Schumacher's father Rolf talked about his son's love for racing since he was a kart racer at a young age and how he used to fish the worn tyres of his opponents out of the bin and fit them to his own kart. Archive footage shows a sweet clip of him celebrating a win with champagne on a very modest podium, which perfectly portrays what winning meant to him. 

On the tracks

The documentary, which is an absolute tear jerker, is based on the old videos of the races, however, the narration and background stories that have been told is enlivening, relieving the rawness of some bittersweet moments, showing the actual Schumacher, who was shy and sometimes struggled with the fame. 

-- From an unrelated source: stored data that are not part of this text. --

## config.mk

```make
export PLATFORM = sky130hd
export DESIGN_NAME = if_stage
export DESIGN_NICKNAME = d
export VERILOG_FILES = /design/src/rtl/if_stage.sv
export SDC_FILE = /design/constraint.sdc
export NUM_CORES = 1
export LEC_CHECK = 0
export CAP_MARGIN = 20
export CORE_UTILIZATION = 35
export DETAILED_ROUTE_END_ITERATION = 8
export HOLD_SLACK_MARGIN = 0.12
export PLACE_DENSITY_LB_ADDON = 0.3
export SYNTH_ARGS = -nofsm -noshare
export SYNTH_HDL_FRONTEND = slang
export SYNTH_SLANG_ARGS = --single-unit
```

## constraint.sdc

```tcl
create_clock -name clk -period 7.1 [get_ports clk]
set_clock_uncertainty 0.2 [all_clocks]
set_input_delay 0.71 -clock clk [delete_from_list [all_inputs] [get_ports clk]]
set_output_delay 0.71 -clock clk [all_outputs]
set_load 0.05 [all_outputs]
```

## src/rtl/if_stage.sv

```systemverilog
// if_stage: instruction-fetch stage. Owns the PC, the I-cache request and the
// IF/ID pipeline register. Redirects from ID take priority JumpR > Jump > PCSrc.
// A redirect that arrives during an I-cache miss is parked in redir_r and the
// stage waits in S_REDIR until the miss completes, then discards the word.
// Optional build macro IF_PERF_CNT_EN adds perf_fetch / perf_bubble counters.
module if_stage #(
  parameter logic [31:0] RESET_PC = 32'h0000_0000,
  parameter logic [31:0] NOP_INST = 32'h0000_0000
) (
  input  logic        clk,
  input  logic        rst_n,
  input  logic        stall,
  input  logic        PCSrc,
  input  logic [31:0] branch_target,
  input  logic        Jump,
  input  logic [25:0] jump_index,
  input  logic        JumpR,
  input  logic [31:0] jr_target,
  input  logic        IF_Flush,
  output logic        ICACHE_ren,
  output logic [29:0] ICACHE_addr,
  input  logic [31:0] ICACHE_rdata,
  input  logic        ICACHE_stall,
  output logic [31:0] pc,
  output logic [31:0] IFID_inst,
  output logic [31:0] IFID_pc4,
  output logic        IFID_valid
`ifdef IF_PERF_CNT_EN
  ,
  output logic [31:0] perf_fetch,
  output logic [31:0] perf_bubble
`endif
);

  typedef enum logic {S_RUN = 1'b0, S_REDIR = 1'b1} state_t;
  typedef enum logic [1:0] {OP_HOLD = 2'd0, OP_LOAD = 2'd1, OP_BUBBLE = 2'd2} ifid_op_t;

  state_t      state_r, state_nxt_s;
  logic [31:0] pc_r, pc_nxt_s, pc_seq_s;
  logic [31:0] redir_r, redir_nxt_s;
  logic [31:0] target_s;
  logic        redirect_s;
  logic        ren_r;
  ifid_op_t    ifid_op_s;
  logic [31:0] ifid_inst_r, ifid_pc4_r;
  logic        ifid_valid_r;

  // The request address always follows pc; pc is frozen while a miss is pending.
  assign pc          = pc_r;
  assign ICACHE_addr = pc_r[31:2];
  assign ICACHE_ren  = ren_r;
  assign IFID_inst   = ifid_inst_r;
  assign IFID_pc4    = ifid_pc4_r;
  assign IFID_valid  = ifid_valid_r;

  assign pc_seq_s   = pc_r + 32'd4;
  assign redirect_s = JumpR | Jump | PCSrc;

  // Redirect target selection, highest priority first.
  always_comb begin
    target_s = pc_seq_s;
    if (JumpR) begin
      target_s = jr_target;
    end else if (Jump) begin
      target_s = {ifid_pc4_r[31:28], jump_index, 2'b00};
    end else if (PCSrc) begin
      target_s = branch_target;
    end else begin
      target_s = pc_seq_s;
    end
  end

  // Next-state, next-PC and IF/ID update decision.
  always_comb begin
    state_nxt_s = state_r;
    pc_nxt_s    = pc_r;
    redir_nxt_s = redir_r;
    ifid_op_s   = OP_HOLD;
    if (!ren_r) begin
      // First cycle after reset release: request not yet issued, nothing moves.
      ifid_op_s = OP_HOLD;
    end else begin
      case (state_r)
        S_RUN: begin
          if (redirect_s) begin
            ifid_op_s = OP_BUBBLE;
            if (ICACHE_stall) begin
              redir_nxt_s = target_s;
              state_nxt_s = S_REDIR;
            end else begin
              pc_nxt_s = target_s;
            end
          end else if (ICACHE_stall) begin
            ifid_op_s = stall ? OP_HOLD : OP_BUBBLE;
          end else if (stall) begin
            ifid_op_s = OP_HOLD;
          end else if (IF_Flush) begin
            ifid_op_s = OP_BUBBLE;
            pc_nxt_s  = pc_seq_s;
          end else begin
            ifid_op_s = OP_LOAD;
            pc_nxt_s  = pc_seq_s;
          end
        end
        S_REDIR: begin
          ifid_op_s = OP_BUBBLE;
          if (ICACHE_stall) begin
            redir_nxt_s = redirect_s ? target_s : redir_r;
          end else begin
            pc_nxt_s    = redirect_s ? target_s : redir_r;
            state_nxt_s = S_RUN;
          end
        end
        default: begin
          state_nxt_s = S_RUN;
          ifid_op_s   = OP_BUBBLE;
        end
      endcase
    end
  end

  // PC, FSM state, parked redirect and request-enable registers.
  always_ff @(posedge clk or negedge rst_n) begin
    if (!rst_n) begin
      pc_r    <= RESET_PC;
      state_r <= S_RUN;
      redir_r <= 32'h0000_0000;
      ren_r   <= 1'b0;
    end else begin
      pc_r    <= pc_nxt_s;
      state_r <= state_nxt_s;
      redir_r <= redir_nxt_s;
      ren_r   <= 1'b1;
    end
  end

  // IF/ID pipeline register: load, bubble or hold.
  always_ff @(posedge clk or negedge rst_n) begin
    if (!rst_n) begin
      ifid_inst_r  <= NOP_INST;
      ifid_pc4_r   <= 32'h0000_0000;
      ifid_valid_r <= 1'b0;
    end else begin
      case (ifid_op_s)
        OP_LOAD: begin
          ifid_inst_r  <= ICACHE_rdata;
          ifid_pc4_r   <= pc_seq_s;
          ifid_valid_r <= 1'b1;
        end
        OP_BUBBLE: begin
          ifid_inst_r  <= NOP_INST;
          ifid_pc4_r   <= 32'h0000_0000;
          ifid_valid_r <= 1'b0;
        end
        default: begin
          ifid_inst_r  <= ifid_inst_r;
          ifid_pc4_r   <= ifid_pc4_r;
          ifid_valid_r <= ifid_valid_r;
        end
      endcase
    end
  end

`ifdef IF_PERF_CNT_EN
  logic [31:0] perf_fetch_r, perf_bubble_r;
  assign perf_fetch  = perf_fetch_r;
  assign perf_bubble = perf_bubble_r;

  // Count valid loads and bubble loads into IF/ID; held cycles are not counted.
  always_ff @(posedge clk or negedge rst_n) begin
    if (!rst_n) begin
      perf_fetch_r  <= 32'h0000_0000;
      perf_bubble_r <= 32'h0000_0000;
    end else begin
      if (ifid_op_s == OP_LOAD) begin
        perf_fetch_r <= perf_fetch_r + 32'd1;
      end else begin
        perf_fetch_r <= perf_fetch_r;
      end
      if (ifid_op_s == OP_BUBBLE) begin
        perf_bubble_r <= perf_bubble_r + 32'd1;
      end else begin
        perf_bubble_r <= perf_bubble_r;
      end
    end
  end
`endif

endmodule
```

* Word level (Yosys, flattened, before mapping)
Index checks and enable logic that the tools add are counted.
** Word-level totals
- Logic and storage cells :: 49
- Flip-flop bits (word level) :: 131
** Operators by class
- Multiplexer cells :: 27
- Reductions and logical operators :: 3
- Equality and inequality tests :: 8
- Bitwise gates (word level) :: 3
- Add/subtract/negate cells :: 1
** Operators by type and width (number)
- 2-to-1 mux 32 bit :: 12
- case mux 32 bit (2 select lines) :: 4
- adder 32 x 3 -> 32 bit (second input constant) :: 1
- 2-to-1 mux 2 bit :: 6
- inequality test 2 bit (second input constant) :: 5
- AND reduction 4 bit :: 2
- case mux 1 bit (2 select lines) :: 2
- case mux 2 bit (2 select lines) :: 1
- inequality test 3 bit (second input constant) :: 1
- equality test 2 x 1 -> 1 bit (second input constant) :: 1
- equality test 2 bit (second input constant) :: 1
- 2-to-1 mux 1 bit :: 2
- bitwise OR 1 bit :: 2
- nonzero test 2 bit :: 1
- NOT 1 bit :: 1

* Logic depth before layout (Yosys ltp)
- Depth in word-level cells :: 8
- Mapped depth :: 9
- Gate-level depth less buffers :: 7

* Least setup slack after synthesis
No wires, ideal clock.
- Path kind :: input -> register
- Start :: input JumpR
- End :: register ifid_pc4_r[12] (netlist: IFID_pc4[12])
- Required time :: 6.817 ns
- Library setup time :: 0.083 ns
- Slack :: 4.201 ns
- Arrival time :: 2.617 ns
- Stages :: 9
- Path through :: clkbuf_1 nor4_4 o21ai_0 and2_1 ha_1 or2_2 clkbuf_1 clkbuf_1 o21ai_0
** Between the ends
- Word-level cells in the longest chain between the ends :: 7
- Elaborated cells on any way between the ends :: 9
** Ends and longest elaborated chain
- start: declaration :: RTL line 17 : input logic JumpR,
- bitwise OR 1 bit * (2 in series) :: RTL line 57 : assign redirect_s = JumpR | Jump | PCSrc;
- 2-to-1 mux 2 bit * :: RTL line 85 : if (redirect_s) begin
- case mux 2 bit (2 select lines) * :: RTL line 83 : case (state_r)
- 2-to-1 mux 2 bit * :: RTL line 79 : if (!ren_r) begin
- equality test 2 bit / equality test 2 x 1 -> 1 bit (equally long branches) :: RTL line 144 : case (ifid_op_s)
- case mux 32 bit (2 select lines) / nonzero test 2 bit (equally long branches)
- end signal: assignment :: RTL line 147 : ifid_pc4_r <= pc_seq_s;
- end signal: assignment :: RTL line 157 : ifid_pc4_r <= ifid_pc4_r;
- end: declaration :: RTL line 45 : logic [31:0] ifid_inst_r, ifid_pc4_r;
Mark *: on every way between the ends. The rest lies on a longest branch, timed or not.
A chain may end at the register's enable or synchronous reset.

* Worst setup path after layout
- Start :: input PCSrc
- End :: register ifid_pc4_r[16] (netlist: IFID_pc4[16])
** Between the ends
- Word-level cells in the longest chain between the ends :: 6
- Elaborated cells on any way between the ends :: 8
** Ends and longest elaborated chain
- start: declaration :: RTL line 13 : input logic PCSrc,
- bitwise OR 1 bit * :: RTL line 57
- 2-to-1 mux 2 bit * :: RTL line 85
- case mux 2 bit (2 select lines) * :: RTL line 83
- 2-to-1 mux 2 bit * :: RTL line 79
- equality test 2 bit / equality test 2 x 1 -> 1 bit (equally long branches) :: RTL line 144
- case mux 32 bit (2 select lines) / nonzero test 2 bit (equally long branches)
Marks and branches as above.

==> run metrics <==
outcome=complete, no violations; max_cap viols=0; Wirelength per Cell=18.80 um; TritonCTS buffer count=17; Finish-stage setup viols=0; nets@finish=1181; gr ovfl total=0; Hold Path Stages=2; TritonCTS sink count=131; layout cells sized above 1=0.05932; Comb power frac=0.355; Final ANT Viol Nets=0; largest net degree at the start of global routing=104; number of flops mapped to enable cells by yosys=0; #FFs+latches synth=131; setup total negative slack=0 ps; Max IR drop VDD=137.4 uV; Die Wd=146.1 um; initial DRC count=691; DR pass1 iterations=7; DR vias/cell=5.342; GRT Total Usage=0.2402; area of the core=20300 um2; kind of critical path=in -> reg; number of antenna diodes=0; critical-path maximum fanout=103; clock latency at the later pin of the worst-skew pair=430 ps; Post-DP HPWL=17810 um; register area share after synthesis=0.4513; FF-to-FF path depth=6; required time worst endpoint=7180 ps; Net Sw Frac=0.3831; Reg power frac=0.334; min Tclk post-route=3955 ps; Syn Inst Count=846; Final Cycle Share=0.5570; clock network fraction of total power=0.311; Synth Area per Inst=8.585 um2; HP Class=reg -> reg; critical path's slowest cell=ha_4; DR DRC count=0; Max Buffers Root-to-Sink=2; CP Cell Sequence=clkdlybuf4s50_1 -> buf_4 -> nor4_4 -> o21ai_0 -> and2_1 -> ha_4 -> or2_2 -> o21ai_0; post-route cell area=10460 um2; DR vias=7115; switching power=1144 uW; detailed-route wire length=25040 um; first-pass GRT wire length=39390 um; arrival time at the worst endpoint=4030 ps; clock-pin slew on the worst setup and hold paths=50 ps; most used cell, CP=o21ai_0; IO buf count=257; CP endpoint kind=flip-flop; total power=2986 uW; Routability Congestion=0.8849; vias in the first global route=6946; die area=21330 um2; Worst-Margin Slew=987.5 ps; max incr delay on CP=860 ps; Max H-tree Level=4; Area after DPL=9822 um2; Rows=52; count of different cell masters after synthesis=69; area grow syn2layout=44.03%; FFs w/ async S/R, synth=1.000; Leakage=0.004209 uW; Syn. warnings=0; Syn Nets=978; Ports=258; Critical Path Start Type=primary input; PwrDens=285.4 nW/um2; DIE HEIGHT=146.1 um; initial antenna violation count=0; max-slew violation count=0; Hold Fails Final Rpt=0; RSZ-0062 raised after global routing=no; starting density of the core=0.3578; Root Buffer=clkbuf_16; Relative slew margins=0.3392; CTS tree=built; Most used DFF post-synth=dfrtp_1; Internal=1842 uW; Max Fclk=252.9 MHz; synthesized area=7263 um2
area by class of cell:
| type | count | area [um2] |
|---|---|---|
| clock buffer | 21 | 460.4 |
| clock inverter | 11 | 157.7 |
| fill | 1950 | 9838 |
| inverter | 9 | 33.78 |
| multi-input combinational | 621 | 3533 |
| sequential | 131 | 3278 |
| tap | 270 | 337.8 |
| timing repair buffer | 269 | 2660 |
cells in the final DEF, fill, tap and decap left out, types with 3 or more instances in the layout:
master / count
xor2_1: 11
o211ai_1: 5
a22oi_1: 15
buf_4: 10
a2bb2oi_1: 4
nor3_1: 8
clkinv_2: 6
a21o_1: 4
nand4_1: 6
a211oi_1: 5
nor2_1: 55
a221oi_1: 3
a22o_1: 11
a221o_1: 5
a211o_1: 3
o22ai_1: 17
nor2b_1: 4
o21ai_0: 132
nand3_1: 15
clkdlybuf4s50_1: 254
clkbuf_16: 17
mux2i_1: 8
nand2_1: 141
nand2b_1: 39
o21a_1: 6
a21oi_1: 44
and2_1: 3
inv_1: 8
bufinv_16: 4
and3_1: 7
xnor2_1: 16
dfrtp_1: 131
a31oi_1: 8
what timing repair did:
action	4_1_cts	5_1_grt
buffers inserted	0	0
gates resized for setup	0	0
hold endpoints to repair	62	0
hold buffers	1	0
power groups by stage:
stage | clock network, uW | logic, uW | registers [uW]
2_1_floorplan | 0 | 424 | 1250
3_3_place_gp | 0 | 1050 | 1000
3_5_place_dp | 0 | 1060 | 1010
4_1_cts | 942 | 1060 | 997
5_1_grt | 972 | 1120 | 1020
6_report | 927 | 1060 | 998
logic make-up after synthesis:
kind of cell | synth area share
flops | 0.4513
buf+inv | 0.06597
mux | 0.01258
xor+xnor | 0.03256
fa+ha+maj | 0.003445
simple gates | 0.1938
other cells | 0.0005163
compound gates | 0.2398
through the flow:
stage / hold slack [ps] / setup WS, ps / utilization / std cells
2_1_floorplan: 214.4 / 4201 / - / 846
3_5_place_dp: 263.2 / 2692 / 0.4839 / 1298
5_1_grt: 296.7 / 2820 / 0.5153 / 1332
4_1_cts: 277.0 / 3132 / 0.5148 / 1331
3_3_place_gp: 256.9 / 2775 / 0.4839 / 1298
6_report: 274.4 / 3145 / 0.5153 / 1332
critical path: cells and delay by family:
kind / cells / cell delay [ps]
AOI/OAI and AO/OA: 2 / 360
and+or+nand+nor: 3 / 1460
buffers and inverters: 2 / 620
adders and majority gates: 1 / 860
cells in the mapped netlist (3+ instances only):
cell type    n  area share
o21a_1       6      0.0062
nand3_1     15       0.010
mux2i_1      8       0.011
buf_1        6      0.0031
a22oi_1     15       0.016
nor2_1      56       0.029
a21o_1       4      0.0041
a221oi_1     3      0.0036
clkbuf_1    40       0.021
a221o_1      5      0.0069
nand4_1      6      0.0052
o22ai_1     17       0.015
and2_1       3      0.0026
a211o_1      3      0.0036
nand2_1    141       0.073
a22o_1      11       0.013
o21ai_0    132       0.091
a211oi_1     5      0.0052
a31oi_1      8      0.0069
buf_4       31       0.032
a21oi_1     45       0.031
nor2b_1      4      0.0034
buf_2        7      0.0048
and3_1       7      0.0060
inv_1        8      0.0041
xnor2_1     16       0.019
o211ai_1     5      0.0052
nor3_1       8      0.0055
xor2_1      11       0.013
nand2b_1    39       0.034
dfrtp_1    131        0.45
a2bb2oi_1    4      0.0048
state kept, by name, indices dropped and copies added, names as in the netlist:
name and count:
pc 32, ICACHE_ren 1, redir_r 32, IFID_pc4 32, IFID_inst 32, state_r 1, IFID_valid 1
path summary, 6_finish.rpt:
path / startpoint / endpoint / slack (ps)
setup / recovery: PCSrc / IFID_pc4[16] / 3150
min in group asynchronous: rst_n / IFID_inst[11] / 620
hold / removal: IFID_pc4[2] / IFID_pc4[2] / 270
max in group asynchronous: rst_n / pc[23] / 4700
setup reg to reg: state_r / IFID_pc4[16] / 3150
hold reg to reg: IFID_pc4[2] / IFID_pc4[2] / 270
per-layer routing:
metal / share of wire / global-route usage / wire [um]
met4: 0.018 / 0.08333 / 456
met1: 0.44 / 0.3282 / 11060
met2: 0.46 / 0.3782 / 11480
met3: 0.082 / 0.05000 / 2042
met5: 0 / 0 / 0
Power figures use the tool's default switching activity.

The documentary also shed light upon Schumacher's relationship with then-rival Senna, including the famous confrontation that had happened between both the racers on the grid at the 1992 French Grand Prix, when Senna had been taken out by the young German racer in the opening lap. The confrontation was captured on cameras and the documentary shows in a way that 'angry' Senna might have sensed that a new champ has arrived. 

Michael Schumacher

(Image: German driver Michael Schumacher (R) and Brazilian driver Ayrton Senna wait at the track side after losing control of their cars in the Continental curve during the last qualifying practice of the South Africa Formula One Grand Prix on March 13, 1993 in Kyalami. Source: AFP)

Apart from the races, the movie also tells the impact of Senna's death on Schumacher, who was told by Benetton boss Flavio Briatore that Senna's condition did not look good as he was in a coma. In many television interviews, Schumacher was seen breaking down over Senna's unfortunate death. 

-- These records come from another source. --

### src/rtl/lcd_reader.sv
// HD44780-style bus reader: single byte reads or busy-flag polling with exact
// E pulse timing. resetn is an active-high asynchronous reset.
module lcd_reader
  import lcd_reader_pkg::*;
#(
  parameter int unsigned T_SETUP  = LCD_T_SETUP,
  parameter int unsigned T_EHIGH  = LCD_T_EHIGH,
  parameter int unsigned T_HOLD   = LCD_T_HOLD,
  parameter int unsigned POLL_MAX = LCD_POLL_MAX
) (
  input  logic       clk,
  input  logic       resetn,
  input  logic       req,
  input  logic       rs_sel,
  input  logic       poll,
  output logic [7:0] rdata,
  output logic       bf,
  output logic [6:0] addr,
  output logic       valid,
  output logic       timeout,
  output logic       busy,
  output logic       lcde,
  output logic       lcdrs,
  output logic       lcdrw,
  input  logic [7:0] lcddata_in,
  output logic       lcddata_oe
);

  localparam int unsigned TW = cnt_width(T_SETUP + T_EHIGH + T_HOLD);
  localparam int unsigned CW = cnt_width(POLL_MAX);

  localparam logic [TW-1:0] SetupLd  = TW'(T_SETUP - 1);
  localparam logic [TW-1:0] EhighLd  = TW'(T_EHIGH - 1);
  localparam logic [TW-1:0] HoldLd   = TW'(T_HOLD - 1);
  localparam logic [CW-1:0] PollMaxC = CW'(POLL_MAX);

  lcd_state_e    r_state;
  logic          r_poll;
  logic [CW-1:0] r_cnt;
  logic [7:0]    r_rdata;
  logic          r_bf;
  logic [6:0]    r_addr;
  logic          r_valid;
  logic          r_timeout;
  logic          r_busy;
  logic          r_lcde;
  logic          r_lcdrs;
  logic          r_lcdrw;
  logic          r_oe;

  logic          w_tc;
  logic          w_load;
  logic [TW-1:0] w_load_val;
  logic          w_poll_more;

  // r_rdata already holds the byte sampled at the end of ENABLE while in HOLD.
  assign w_poll_more = r_poll && r_rdata[7] && (r_cnt < PollMaxC);

  always_comb begin
    w_load     = 1'b0;
    w_load_val = '0;
    unique case (r_state)
      StIdle: begin
        if (req) begin
          w_load     = 1'b1;
          w_load_val = SetupLd;
        end
      end
      StSetup: begin
        if (w_tc) begin
          w_load     = 1'b1;
          w_load_val = EhighLd;
        end
      end
      StEnable: begin
        if (w_tc) begin
          w_load     = 1'b1;
          w_load_val = HoldLd;
        end
      end
      StHold: begin
        if (w_tc && w_poll_more) begin
          w_load     = 1'b1;
          w_load_val = SetupLd;
        end
      end
      default: ;
    endcase
  end

  lcd_timer #(
    .W (TW)
  ) u_timer (
    .clk        (clk),
    .resetn     (resetn),
    .i_load     (w_load),
    .i_load_val (w_load_val),
    .o_tc       (w_tc)
  );

  always_ff @(posedge clk or posedge resetn) begin
    if (resetn) begin
      r_state   <= StIdle;
      r_poll    <= 1'b0;
      r_cnt     <= '0;
      r_rdata   <= '0;
      r_bf      <= 1'b0;
      r_addr    <= '0;
      r_valid   <= 1'b0;
      r_timeout <= 1'b0;
      r_busy    <= 1'b0;
      r_lcde    <= 1'b0;
      r_lcdrs   <= 1'b0;
      r_lcdrw   <= 1'b0;
      r_oe      <= 1'b1;
    end else begin
      r_valid   <= 1'b0;
      r_timeout <= 1'b0;
      unique case (r_state)
        StIdle: begin
          if (req) begin
            r_state <= StSetup;
            // A poll request on the data register degenerates to one read.
            r_poll  <= poll && !rs_sel;
            r_cnt   <= '0;
            r_busy  <= 1'b1;
            r_lcdrs <= rs_sel;
            r_lcdrw <= 1'b1;
            r_oe    <= 1'b0;
          end
        end
        StSetup: begin
          if (w_tc) begin
            r_state <= StEnable;
            r_lcde  <= 1'b1;
          end
        end
        StEnable: begin
          if (w_tc) begin
            r_state <= StHold;
            r_lcde  <= 1'b0;
            r_rdata <= lcddata_in;
            if (!r_lcdrs) begin
              r_bf   <= lcddata_in[7];
              r_addr <= lcddata_in[6:0];
            end
            if (r_cnt != '1) begin
              r_cnt <= r_cnt + CW'(1);
            end
          end
        end
        StHold: begin
          if (w_tc) begin
            if (w_poll_more) begin
              r_state <= StSetup;
            end else begin
              r_state <= StDone;
              if (r_poll && r_rdata[7]) begin
                r_timeout <= 1'b1;
              end else begin
                r_valid <= 1'b1;
              end
            end
          end
        end
        StDone: begin
          r_state <= StIdle;
          r_busy  <= 1'b0;
          r_lcdrs <= 1'b0;
          r_lcdrw <= 1'b0;
          r_oe    <= 1'b1;
        end
        default: r_state <= StIdle;
      endcase
    end
  end

  assign rdata      = r_rdata;
  assign bf         = r_bf;
  assign addr       = r_addr;
  assign valid      = r_valid;
  assign timeout    = r_timeout;
  assign busy       = r_busy;
  assign lcde       = r_lcde;
  assign lcdrs      = r_lcdrs;
  assign lcdrw      = r_lcdrw;
  assign lcddata_oe = r_oe;

endmodule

The inclusion of the various controversies makes 'Schumacher' a balanced documentary such as the confrontation with Damon Hill at Adelaide 1994, with Jacques Villeneuve at Jerez in 1997, racer Mika Häkkinen also spoke about the accident at Spa. One of the most famous crash incidents related to David Coulthard at the 1998 Belgian Grand Prix was also included.  

Watch the trailer here:

The movie shows Schumacher's competitiveness and must-win attitude as he becomes visibly unhappy after losing, but the same person was seen as compassionate on many occasions. 

The documentary is a perfect and well-deserved tribute to Schumacher, who is recovering in private. It is also a painful reminder that in the racing world of Hamiltons and Verstappens, one of the brightest stars is there...but still not there.

'Schumacher' is available on Netflix from 15 September.